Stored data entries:

File: src/rtl/vce_cram_arbiter.sv
// VCE colour-RAM port arbiter.
// Shares one single-port CRAM between the pixel fetch pipeline and CPU
// accesses. The CPU gets free slots (no pixel, or blanking). After
// STARVE_MAX pixel slots have gone by with a CPU access waiting, the CPU
// takes the next pixel slot, and that pixel is flagged as an artifact.
module vce_cram_arbiter #(
   parameter int unsigned STARVE_MAX = 4
) (
   input  logic       clock,
   input  logic       reset_N,
   input  logic       pix_en,
   input  logic [8:0] pix_addr,
   input  logic       blank,
   output logic [8:0] pix_data,
   output logic       pix_valid,
   output logic       pix_artifact,
   input  logic       cpu_req,
   input  logic       cpu_we,
   input  logic [8:0] cpu_addr,
   input  logic [8:0] cpu_wdata,
   output logic       cpu_ack,
   output logic [8:0] cpu_rdata,
   output logic       busy,
   output logic       overrun,
   output logic [8:0] ram_addr,
   output logic       ram_we,
   output logic [8:0] ram_wdata,
   input  logic [8:0] ram_rdata
);

   // The starve counter is 3 bits wide, so the limit must fit in 3 bits.
   localparam logic [2:0] STARVE_LIM = 3'(STARVE_MAX);

   typedef enum logic [1:0] {
      ST_IDLE,
      ST_PEND,
      ST_RDWAIT
   } state_t;

   state_t     state;
   logic [2:0] starve;
   logic       pend_we;
   logic [8:0] pend_addr;
   logic [8:0] pend_wdata;

   logic       pix_slot;
   logic       pix_grant;
   logic       cpu_grant;

   logic       fetch_v;
   logic       fetch_steal;

   // Pick the single owner of the CRAM port for this cycle.
   always_comb begin
      pix_slot  = pix_en & ~blank;
      pix_grant = pix_slot & (starve < STARVE_LIM);
      cpu_grant = ~pix_grant & (state == ST_PEND);
      ram_addr  = cpu_grant ? pend_addr : pix_addr;
      ram_we    = cpu_grant & pend_we;
      ram_wdata = pend_wdata;
   end

   // CPU request FSM: capture, wait for a slot, complete, with registered outputs.
   always_ff @(posedge clock or negedge reset_N) begin
      if (!reset_N) begin
         state      <= ST_IDLE;
         starve     <= '0;
         busy       <= 1'b0;
         overrun    <= 1'b0;
         cpu_ack    <= 1'b0;
         cpu_rdata  <= '0;
         pend_we    <= 1'b0;
         pend_addr  <= '0;
         pend_wdata <= '0;
      end else begin
         cpu_ack <= 1'b0;
         if (cpu_req && busy) begin
            overrun <= 1'b1;
         end
         case (state)
            ST_IDLE: begin
               starve <= '0;
               if (cpu_req) begin
                  pend_we    <= cpu_we;
                  pend_addr  <= cpu_addr;
                  pend_wdata <= cpu_wdata;
                  busy       <= 1'b1;
                  state      <= ST_PEND;
               end
            end
            ST_PEND: begin
               if (cpu_grant) begin
                  starve <= '0;
                  if (pend_we) begin
                     cpu_ack <= 1'b1;
                     busy    <= 1'b0;
                     state   <= ST_IDLE;
                  end else begin
                     state <= ST_RDWAIT;
                  end
               end else if (pix_grant) begin
                  // pix_grant already implies starve < STARVE_LIM, so this saturates.
                  starve <= starve + 3'd1;
               end
            end
            ST_RDWAIT: begin
               starve    <= '0;
               cpu_rdata <= ram_rdata;
               cpu_ack   <= 1'b1;
               busy      <= 1'b0;
               state     <= ST_IDLE;
            end
            default: begin
               starve <= '0;
               busy   <= 1'b0;
               state  <= ST_IDLE;
            end
         endcase
      end
   end

   // Pixel pipeline: slot marker in stage 1, colour word and flags in stage 2.
   always_ff @(posedge clock or negedge reset_N) begin
      if (!reset_N) begin
         fetch_v      <= 1'b0;
         fetch_steal  <= 1'b0;
         pix_valid    <= 1'b0;
         pix_artifact <= 1'b0;
         pix_data     <= '0;
      end else begin
         fetch_v      <= pix_slot;
         fetch_steal  <= pix_slot & ~pix_grant;
         pix_valid    <= fetch_v;
         pix_artifact <= fetch_v & fetch_steal;
         // A stolen slot re-issues the previous colour word unchanged.
         if (fetch_v && !fetch_steal) begin
            pix_data <= ram_rdata;
         end
      end
   end

endmodule
$ cat src/rtl/regfile_bypass.sv
// Two-read/one-write register file with a PC+8 alias register and write-through bypass.
module regfile_bypass
    import decode_pkg::*;
#(
    parameter int unsigned WIDTH        = DefWidth,
    parameter int unsigned REGNUM       = DefRegNum,
    parameter int unsigned ADDRESSWIDTH = DefAddressWidth,
    parameter int unsigned PCREG        = REGNUM - 1
) (
    input  logic                    clock,
    input  logic                    reset,
    input  logic [ADDRESSWIDTH-1:0] rd_addr1,
    input  logic [ADDRESSWIDTH-1:0] rd_addr2,
    input  logic [WIDTH-1:0]        pc_plus8,
    input  logic                    wb_enable,
    input  logic [ADDRESSWIDTH-1:0] wb_address,
    input  logic [WIDTH-1:0]        wb_data,
    output logic [WIDTH-1:0]        rd_data1,
    output logic [WIDTH-1:0]        rd_data2
);

    localparam logic [ADDRESSWIDTH-1:0] PcAddr = ADDRESSWIDTH'(PCREG);

    logic [WIDTH-1:0]        regs [REGNUM];
    logic [ADDRESSWIDTH-1:0] rd_addr [2];
    logic [WIDTH-1:0]        rd_data [2];
    logic                    wb_in_range;

    assign rd_addr[0]  = rd_addr1;
    assign rd_addr[1]  = rd_addr2;
    assign rd_data1    = rd_data[0];
    assign rd_data2    = rd_data[1];
    assign wb_in_range = 32'(wb_address) < REGNUM;

    always_ff @(posedge clock) begin
        if (reset) begin
            for (int i = 0; i < int'(REGNUM); i++) begin
                regs[i] <= '0;
            end
        end else if (wb_enable && wb_in_range && wb_address != PcAddr) begin
            regs[wb_address] <= wb_data;
        end
    end

    // Priority: PC alias, then out-of-range zero, then same-cycle writeback, then storage.
    always_comb begin
        for (int p = 0; p < 2; p++) begin
            rd_data[p] = '0;
            if (rd_addr[p] == PcAddr) begin
                rd_data[p] = pc_plus8;
            end else if (32'(rd_addr[p]) >= REGNUM) begin
                rd_data[p] = '0;
            end else if (wb_enable && wb_address == rd_addr[p]) begin
                rd_data[p] = wb_data;
            end else begin
                rd_data[p] = regs[rd_addr[p]];
            end
        end
    end

endmodule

== Description of the task ==
Which lines in the records above contain the word "unsigned"? Return each of them.

== Exercise output ==
   parameter int unsigned STARVE_MAX = 4
    parameter int unsigned WIDTH        = DefWidth,
    parameter int unsigned REGNUM       = DefRegNum,
    parameter int unsigned ADDRESSWIDTH = DefAddressWidth,
    parameter int unsigned PCREG        = REGNUM - 1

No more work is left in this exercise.